The pair have since gained national recognition for their work, being shortlisted for the Global Challenge 2017, Student Nursing Times Awards 2018, the RCNi Nurse Awards 2018 as well as being mentioned in the annual parliamentary report completed by the Westminster Cross Party Limb Loss Group.

Miss Vagner said: “As student nurses on placement, we saw with our own eyes the difference care and support makes to people with limb loss.

“We also saw that often the system fails the people who need this the most.

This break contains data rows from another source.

Context: an optimization exercise on an open-source flow, tuned for small area, a short achievable clock period and few clock cycles per item. The choices shown serve that exercise and are no tape-out recipe. Function was not checked in any run shown here: the RTL went through the layout flow alone.

==> flow/design.v, too long to show whole: its modules and the start of the top module <==
// module dmr_fec: 1992 lines
module dmr_fec (
    input  wire         clk,
    input  wire         rst,         
    input  wire         start,
    input  wire [1:0]   op,
    input  wire [195:0] din,
    output wire         ready,
    output reg          done,
    output reg  [195:0] dout,
    output reg          corr,
    output reg          fail,
    output reg  [7:0]   ncorr
);
  // ...
==> flow/flow/run.sh <==
#!/bin/bash
# Standard ORFS layout at the design's clock and constraints, with:
#  - repair_timing asked to leave a setup margin (shorter critical paths),
#  - plain buf_2 cells as the port buffers,
#  - no dummy loads in the clock tree.
bash standard.sh SETUP_SLACK_MARGIN=38.5 \
  BUFFER_PORTS_ARGS="-buffer_cell sky130_fd_sc_hd__buf_2" \
  CTS_ARGS="-sink_clustering_enable -repair_clock_nets -dont_use_dummy_load" \
  finish > standard.log 2>&1
==> flow/standard.sh <==
#!/bin/bash
# synth_recipe.tcl (not shown) runs the flow's synth.tcl, then flattens the netlist and writes it again
# the make line also repeats each setting of config.mk as NAME=value (left out here)
make -C /OpenROAD-flow-scripts/flow DESIGN_CONFIG=/design/flow/config.mk WORK_HOME=/design/flow/orfs CLKGATE_MAP_FILE= SYNTH_SCRIPT=/design/flow/synth_recipe.tcl "${@:-finish}"
==> flow/config.mk <==
export PLATFORM = sky130hd
export DESIGN_NAME = dmr_fec
export DESIGN_NICKNAME = dmr_fec
export VERILOG_FILES = /design/flow/design.v
export SDC_FILE = /design/flow/constraint.sdc
export NUM_CORES = 8
export LEC_CHECK = 0
export CAP_MARGIN = 30
export CORE_MARGIN = 2
export CORE_UTILIZATION = 35
export PLACE_DENSITY = 0.55
export SLEW_MARGIN = 20
==> flow/constraint.sdc <==
create_clock -name core_clock -period 50.0 [get_ports {clk}]
set_input_delay 10.0000 -clock core_clock [delete_from_list [all_inputs] [get_ports {clk}]]
set_output_delay 10.0000 -clock core_clock [all_outputs]
set_load 0.01 [all_outputs]
==> metrics.log, run 1 <==
INFO  metric final.hold.worst_slack = 0.419 ns
INFO  metric hold_end = npass[0]$_SDFF_PN1_
INFO  metric startpoint_type = flop
INFO  metric layout_commonest_cell = sky130_fd_sc_hd__xnor2_1
INFO  metric worstHoldPathCells = 1
INFO  metric finalNonFillerCells = 8189
INFO  metric reg2reg_setup_slack = 38.26 ns
INFO  metric cts_inserted_buffers = 85
INFO  metric outcome = no timing/DRC/antenna violations
INFO  metric globalRouteOverflowTotal = 0
INFO  metric design.die.area = 160000 sq um
INFO  metric yosys.area_share.xor_xnor = 0.252
INFO  metric post_route_cells_drive_above_1_share = 0.287
INFO  metric cts_tree = yes
INFO  metric synth_adder_area_share = 0.126
INFO  metric cp_num_buf_inv = 5
INFO  metric pre_cts_slack = 35.48 ns
INFO  metric cts_hold_buffers = 0
INFO  metric yosys-mux-area-fraction = 0.0972
INFO  metric highest_count_cells_in_the_layout_ignoring_fill_and_taps = sky130_fd_sc_hd__xnor2_1, sky130_fd_sc_hd__buf_4, sky130_fd_sc_hd__buf_2
INFO  metric crit_cells = 28
INFO  metric largest_family_of_logic_cells_by_synthesized_area = XOR/XNOR gates
INFO  metric routed-wl-met3 = 47.3 mm
INFO  metric ys_types = 113
INFO  metric seq_area_frac_synth = 0.271
INFO  metric timing.max_cap.violations = 0
INFO  metric ys_dominant_reg_cell = sky130_fd_sc_hd__dfxtp_1
INFO  metric hold_path_startpoint = npass[0]$_SDFF_PN1_
INFO  metric critPathTopFamily = XOR/XNOR gates
INFO  metric critical-path-top-cell-by-count = sky130_fd_sc_hd__buf_4
INFO  metric top_post_synthesis_cells_by_count = sky130_fd_sc_hd__xnor2_1, sky130_fd_sc_hd__dfxtp_1, sky130_fd_sc_hd__nor2_1
==> run 2, diff against run 1 <==
--- a/flow/design.v
+++ b/flow/design.v
@@ -14,17 +14,16 @@
     reg         v;           
     reg [1:0]   rop;
     reg [195:0] rin;
     reg         iter;        
     reg [2:0]   npass;       
     reg [195:0] w0;          
     reg [7:0]   ncnt;        
     reg [29:0]  cq;          
-    reg         oscq;        
     reg         rdy;         
     assign ready = rdy;
     wire [195:0] din_m;
     assign din_m[0] = op[1] ? din[0] : (op[0] ? din[0] : 1'b0);
     assign din_m[1] = op[1] ? din[0] : (op[0] ? din[181] : 1'b0);
     assign din_m[2] = op[1] ? (op[0] ? din[8] : din[1]) : (op[0] ? din[166] : 1'b0);
     assign din_m[3] = op[1] ? (op[0] ? din[16] : din[2]) : (op[0] ? din[151] : 1'b0);
     assign din_m[4] = op[1] ? (op[0] ? din[24] : din[3]) : (op[0] ? din[136] : din[0]);
@@ -946,19 +945,19 @@
     wire ocol12 = (cfl12 | (cs12 == 4'h0)) ? (cq[25:24] == 2'b00) : (c9_12 ? cq[24] : cq[25]);
     wire c9_13 = (cs13 == 4'h9);
     wire cB_13 = (cs13 == 4'hB);
     wire ocol13 = (cfl13 | (cs13 == 4'h0)) ? (cq[27:26] == 2'b00) : (c9_13 ? cq[26] : cq[27]);
     wire c9_14 = (cs14 == 4'h9);
     wire cB_14 = (cs14 == 4'hB);
     wire ocol14 = (cfl14 | (cs14 == 4'h0)) ? (cq[29:28] == 2'b00) : (c9_14 ? cq[28] : cq[29]);
     wire [29:0] cq_n = {cB_14, c9_14, cB_13, c9_13, cB_12, c9_12, cB_11, c9_11, cB_10, c9_10, cB_9, c9_9, cB_8, c9_8, cB_7, c9_7, cB_6, c9_6, cB_5, c9_5, cB_4, c9_4, cB_3, c9_3, cB_2, c9_2, cB_1, c9_1, cB_0, c9_0};
-    wire osc = iter && rows_nz && osc_rows && ocol0 && ocol1 && ocol2 && ocol3 && ocol4 && ocol5 && ocol6 && ocol7 && ocol8 && ocol9 && ocol10 && ocol11 && ocol12 && ocol13 && ocol14;
-    wire consistent = !rows_nz && !cols_left && !oscq;
-    wire fin = !rows_nz || oscq || (iter && npass == 3'd4);
+    wire osc = iter && osc_rows && ocol0 && ocol1 && ocol2 && ocol3 && ocol4 && ocol5 && ocol6 && ocol7 && ocol8 && ocol9 && ocol10 && ocol11 && ocol12 && ocol13 && ocol14;
+    wire consistent = !rows_nz && !cols_left;
+    wire fin = !rows_nz || osc || (iter && npass == 3'd4);
     wire [195:0] mg = {196{iter}} & w0;
     wire [195:0] mx = mg ^ rf;
     wire [195:0] pc_in = mx ^ cf;       
     wire [7:0] ncg = {8{iter}} & ncnt;
     wire rfl0 = |rsd0;
     wire rhit0 = (rf[1] & mg[1]) | (rf[2] & mg[2]) | (rf[3] & mg[3]) | (rf[4] & mg[4]) | (rf[5] & mg[5]) | (rf[6] & mg[6]) | (rf[7] & mg[7]) | (rf[8] & mg[8]) | (rf[9] & mg[9]) | (rf[10] & mg[10]) | (rf[11] & mg[11]) | (rf[12] & mg[12]) | (rf[13] & mg[13]) | (rf[14] & mg[14]) | (rf[15] & mg[15]);
     wire rfl1 = |rsd1;
     wire rhit1 = (rf[16] & mg[16]) | (rf[17] & mg[17]) | (rf[18] & mg[18]) | (rf[19] & mg[19]) | (rf[20] & mg[20]) | (rf[21] & mg[21]) | (rf[22] & mg[22]) | (rf[23] & mg[23]) | (rf[24] & mg[24]) | (rf[25] & mg[25]) | (rf[26] & mg[26]) | (rf[27] & mg[27]) | (rf[28] & mg[28]) | (rf[29] & mg[29]) | (rf[30] & mg[30]);
@@ -1963,17 +1962,16 @@
     assign dout_n[194] = (s_mat & u1_out[170]);
     assign dout_n[195] = (s_mat & u1_out[183]);
     wire v_n    = !rst && (ready ? start : v);
     wire iter_n = !rst && dec_act && !fin;
     always @(posedge clk) begin
         w0    <= pc_in;
         ncnt  <= ndiff;
         cq    <= cq_n;
-        oscq  <= !rst && osc && !fin;
         dout  <= dout_n;
         npass <= iter ? npass + 3'd1 : 3'd1;
         if (dec_act) begin
             fail  <= !consistent;
             corr  <= consistent && (ndiff != 8'd0);
             ncorr <= consistent ? ndiff : 8'd0;
         end else begin
             fail  <= (rop == 2'd3) && e_fail;
==> flow/config.mk (replaced) <==
export PLATFORM = sky130hd
export DESIGN_NAME = dmr_fec
export DESIGN_NICKNAME = dmr_fec
export VERILOG_FILES = /design/flow/design.v
export SDC_FILE = /design/flow/constraint.sdc
export NUM_CORES = 8
export LEC_CHECK = 0
export CAP_MARGIN = 30
export CORE_MARGIN = 2
export CORE_UTILIZATION = 25
export PLACE_DENSITY = 0.45
export SLEW_MARGIN = 20
==> run 2 against run 1 <==
  * Still clean on timing, DRC and antenna
  * Maximum frequency shrank 0.15%
  * Routed wire length is 7.7% higher
  * Non-clock buffer count up 207
  * Setup slack worse by 0.018 ns
  * Clock skew increased by 0.023 ns
  * Utilization down 11 points
  * First-iteration DRC count up 10%
  * Die area is 45% higher
  * Critical endpoint is now corr$_DFF_P_
  * Highest routed layer unchanged
==> metrics.log, run 2 <==
INFO  metric ys_dominant_reg_cell = sky130_fd_sc_hd__dfxtp_1 (unchanged)
INFO  metric place_hpwl = 365 mm (was 339 mm)
INFO  metric outcome = no timing/DRC/antenna violations (unchanged)
INFO  metric syn-num-nets = 6289 (was 6002)
INFO  metric worstSetupStartpoint = rop[0]$_DFFE_PP_ (was rin[3]$_DFFE_PP_)
INFO  metric seq_area_frac_synth = 0.261 (was 0.271)
INFO  metric crit_path_top_delay_cell = sky130_fd_sc_hd__fa_2 (was sky130_fd_sc_hd__o221ai_1)
INFO  metric htree_num_levels = 3 (unchanged)
INFO  metric top_post_synthesis_cells_by_count = sky130_fd_sc_hd__xnor2_1, sky130_fd_sc_hd__dfxtp_1, sky130_fd_sc_hd__nor2_1 (unchanged)
INFO  metric crit-reg2reg-launch = rop[0]$_DFFE_PP_ (was rin[3]$_DFFE_PP_)
INFO  metric post_route_cells_drive_above_1_share = 0.320 (was 0.287)
INFO  metric netlist_instances = 5615 (was 5323)
INFO  metric ys_warn_count = 1 (unchanged)
INFO  metric fmax = 85.0 MHz (was 85.2 MHz)
INFO  metric drt_pre_antenna_iters = 7 (was 5)
INFO  metric antenna_found_initial = 87 (was 78)
INFO  metric yosys.cell_count.top_type = sky130_fd_sc_hd__xnor2_1 (unchanged)
INFO  metric place.port_buffers = 408 (unchanged)
INFO  metric tns = 0 ns (unchanged)
INFO  metric classification_of_the_worst_setup_path = reg2reg (unchanged)
INFO  metric totalWireLength = 441 mm (was 410 mm)
INFO  metric max_stage_delay = 0.70 ns (was 0.91 ns)
INFO  metric dieHeight = 481 um (was 400 um)
INFO  metric first_global_vias = 50800 (was 47900)
INFO  metric globalplace.congestion = 1.13 (was 1.10)
INFO  metric synth_edf_count = 198 (unchanged)
INFO  metric wire_per_inst = 45.8 um (was 50.0 um)
INFO  metric period_needed = 11.76 ns (was 11.74 ns)
INFO  metric placed_cell_area = 65000 sq um (was 61600 sq um)
INFO  metric finalMaxSlewViolations = 0 (unchanged)
INFO  metric die-width = 481 um (was 400 um)
INFO  metric clock_insertion_delay_worst_skew = 0.80 ns (was 0.73 ns)
INFO  metric tightest_slew = 1.31 ns (was 1.27 ns)
INFO  metric num_vias = 55100 (was 51500)
INFO  metric finClkSkew = 0.106 ns (was 0.0833 ns)
INFO  metric ys_types = 112 (was 113)
INFO  metric core_region_area = 227000 sq um (was 156000 sq um)
INFO  metric design.die.area = 232000 sq um (was 160000 sq um)
INFO  metric design.portCount = 409 (unchanged)
INFO  metric drt_iter0_drc = 7985 (was 7259)
INFO  metric syn2layout_area_growth = 30.6% (was 24.2%)
INFO  metric cts_hold_buffers = 0 (unchanged)
INFO  metric ant_nets = 0 (unchanged)
INFO  metric globalRouteOverflowTotal = 0 (unchanged)
INFO  metric avgSynthCellArea = 10.1 sq um (was 10.3 sq um)
INFO  metric worst_ep_arrival_time = 12.31 ns (was 12.23 ns)
INFO  metric cell_at_the_root_of_the_clock_tree = sky130_fd_sc_hd__clkbuf_16 (unchanged)
INFO  metric async_reset_ff_frac = 0 (unchanged)
INFO  metric grt_first_pass_wirelength = 548 mm (was 509 mm)
INFO  metric fin_crit_sh = 0.235 (about the same)
INFO  metric highest_count_cells_in_the_layout_ignoring_fill_and_taps = sky130_fd_sc_hd__buf_4, sky130_fd_sc_hd__xnor2_1, sky130_fd_sc_hd__buf_2 (was sky130_fd_sc_hd__xnor2_1, sky130_fd_sc_hd__buf_4, sky130_fd_sc_hd__buf_2)
INFO  metric netlist.area_leader.share = 0.157 (was 0.163)
INFO  metric timing.max_slew.rel_slack = 0.124 (was 0.149)
INFO  metric cts_tree = yes (unchanged)
INFO  metric timing.max_cap.violations = 0 (unchanged)
INFO  metric hold_path_startpoint = npass[0]$_SDFF_PN1_ (unchanged)
INFO  metric fin_area = 74400 sq um (was 68300 sq um)
INFO  metric worst_setup_hold_path_clk_slew = 0.06 ns (about the same)
INFO  metric drt_drc_violations_left = 0 (unchanged)
INFO  metric clkSinkCount = 644 (was 645)
INFO  metric timing.critical_path.to_type = flop (unchanged)
INFO  metric rows = 175 (was 145)
INFO  metric synth_seq_cells = 644 (was 645)
INFO  metric initial_core_util = 0.251 (was 0.352)
INFO  metric clock_path_buffers = 3 (unchanged)
INFO  metric detail_route.vias_per_cell = 5.72 (was 6.29)
INFO  metric required = 50.55 ns (was 50.49 ns)
INFO  metric min-delay-path-class = reg2reg (unchanged)
INFO  metric total_of_endpoints_with_negative_setup_slack_in_the_final_report = 0 (unchanged)
INFO  metric grt.total_usage = 0.367 (was 0.493)
INFO  metric dominant_cell_type_by_area_after_synthesis = sky130_fd_sc_hd__dfxtp_1 (unchanged)
INFO  metric leading_registers_by_flop_count = dout (196), rin (196), w0 (195) (unchanged)
INFO  metric layout_commonest_cell = sky130_fd_sc_hd__buf_4 (was sky130_fd_sc_hd__xnor2_1)
INFO  metric grt_max_degree = 73 (was 82)
INFO  metric synth.area.top_cells = sky130_fd_sc_hd__dfxtp_1, sky130_fd_sc_hd__edfxtp_1, sky130_fd_sc_hd__xnor2_1 (unchanged)
INFO  metric syn_area = 57000 sq um (was 55000 sq um)
INFO  metric startpoint_type = flop (unchanged)
INFO  metric grt_setup_unrepaired = true (unchanged)
INFO  metric crit_fanout = 31 (was 47)
INFO  metric cts_inserted_buffers = 88 (was 85)
INFO  metric timing.final.hold_violations = 0 (unchanged)
INFO  metric layout.nets = 7263 (was 6782)
[run 2: changes by cell type after synthesis, moves of 16 or more]
cell	before	now
sky130_fd_sc_hd__o2111ai_1	37	4
sky130_fd_sc_hd__o22ai_1	30	47
sky130_fd_sc_hd__mux2i_1	297	333
sky130_fd_sc_hd__a211o_1	3	19
sky130_fd_sc_hd__nand2b_1	49	25
sky130_fd_sc_hd__a21o_1	5	21
sky130_fd_sc_hd__nand4_1	54	34
sky130_fd_sc_hd__xor2_1	324	352
sky130_fd_sc_hd__a21oi_1	141	170
sky130_fd_sc_hd__a221o_1	1	21
sky130_fd_sc_hd__nor2_1	368	430
sky130_fd_sc_hd__clkbuf_1	114	131
sky130_fd_sc_hd__o21ai_0	79	148
sky130_fd_sc_hd__buf_2	30	47
[run 2: what timing repair did]
action | in CTS | in global routing
pin swaps | 90 | 122
gates resized for setup | 532 | 255
buffers inserted | 172 | 183
endpoints found under the setup margin | 334 | 167
cloned | 9 | 3
[run 2: cell families (layout without fill, tap and decap cells)]
| kind of cell | Yosys count | count (layout) | share of synthesized area |
|---|---|---|---|
| muxes | 489 | 489 | 0.101 |
| adders and majority gates | 476 | 476 | 0.120 |
| other | 0 | 35 | 0 |
| DFF | 644 | 644 | 0.261 |
| and+or+nand+nor | 1519 | 1519 | 0.138 |
| buffers and inverters | 498 | 1468 | 0.0367 |
| AOI/OAI and AO/OA | 741 | 742 | 0.0923 |
| xor gates and xnor gates | 1248 | 1249 | 0.251 |
[run 2: worst paths after layout]
| path | to | slack [ns] | cells past startpoint |
|---|---|---|---|
| setup / recovery | corr$_DFF_P_ | 38.24 | 32 |
| hold / removal | npass[0]$_SDFF_PN1_ | 0.41 | 1 |
| setup reg to reg | corr$_DFF_P_ | 38.24 | 32 |
| hold reg to reg | npass[0]$_SDFF_PN1_ | 0.41 | 1 |
[run 2: stage by stage]
step / setup slack, ns / hold WS [ns] / instances / utilization
4_1_cts: 38.30 / 0.413 / 9400 / 0.315
5_1_grt: 38.17 / 0.435 / 9608 / 0.327
3_3_place_gp: 33.47 / 0.395 / 9086 / 0.284
2_1_floorplan: 38.36 / 0.384 / 5615 / -
3_5_place_dp: 33.90 / 0.401 / 9131 / 0.286
6_report: 38.24 / 0.415 / 9631 / 0.328
[run 2: final cells by class]
| cell class | instances | area [sq um] |
|---|---|---|
| Antenna cell | 35 | 87.6 |
| Fill cell | 23400 | 153000 |
| Sequential cell | 644 | 15000 |
| Tap cell | 3009 | 3760 |
| Timing Repair inverter | 1 | 8.76 |
| Inverter | 270 | 1120 |
| Timing Repair Buffer | 1109 | 8160 |
| Clock buffer | 88 | 2200 |
| Multi-Input combinational cell | 4475 | 44000 |
[run 2: critical path: cells and delay by family, from the launching register on]
family	cells	cell delay, ns
fa+ha+maj	9	3.98
simple gates	9	2.96
buf+inv	9	2.65
xor+xnor	3	1.00
mux	1	0.37
flops	1	0.33
compound gates	1	0.12
[run 2: metal layers]
metal,part of all wire,GRT usage,up-vias
li1,-,-,21800
met5,0.00049,0.00829,-
met4,0.085,0.249,34
met1,0.40,0.472,28300
met3,0.12,0.124,1006
met2,0.40,0.514,3941

-- static timing again, ports no longer ideal --
How much do the figures lean on ideal ports? The routed layouts below were timed once more, with nothing changed but the port constraints.
Step 1, drivers: a clkbuf_16 drives clk and a buf_2 each remaining input, both assumed.
Step 2 adds t to the input delays and takes it off the output delays; t is the mean of the earliest and latest rising clock arrival at the registers after step 1. Input paths then give back, and output paths get back, about the clock's delay inside the block.
a / b / c = ideal ports / drivers / drivers and shift; a / b = the first two.
run	shift t [ns]	setup WS [ns]	slew at the worst register clock pin (ns)
run 1	0.782	38.258 / 38.258 / 37.655	0.07 / 0.07
run 2	0.851	38.240 / 38.240 / 37.788	0.07 / 0.07
After both steps setup and hold are still met in every run listed. The setup slack of run 1, which loses most, moves by 0.000 ns with the drivers and by -0.603 ns with both steps.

“Together the Stumped! team want to provide quality of life to people with limb loss by giving them the information they need to empower them to live lives that they have really good reason to value.”

When developing the site, Miss Vagner and Mr Simas collaborated with a range of NHS trusts including King’s College NHS Foundation Trust, Guy’s and St Thomas’ NHS Foundation Trust, Oxford Health NHS Foundation Trust and Oxford University Hospitals NHS Foundation Trust, with support from Oxford Brookes Social Entrepreneurship Awards, the faculty of health and life sciences and Santander Bank.

The website will be launched at a special event at Oxford Brookes on Tuesday.

Special guests will include the Lord Mayor of Oxford, Colin Cook, Oxford City Council’s disability champion, councillor Marie Tidball, the dean of the health and life sciences faculty Dr Astrid Schloerscheidt and the university’s head of nursing Dr Liz Westcott.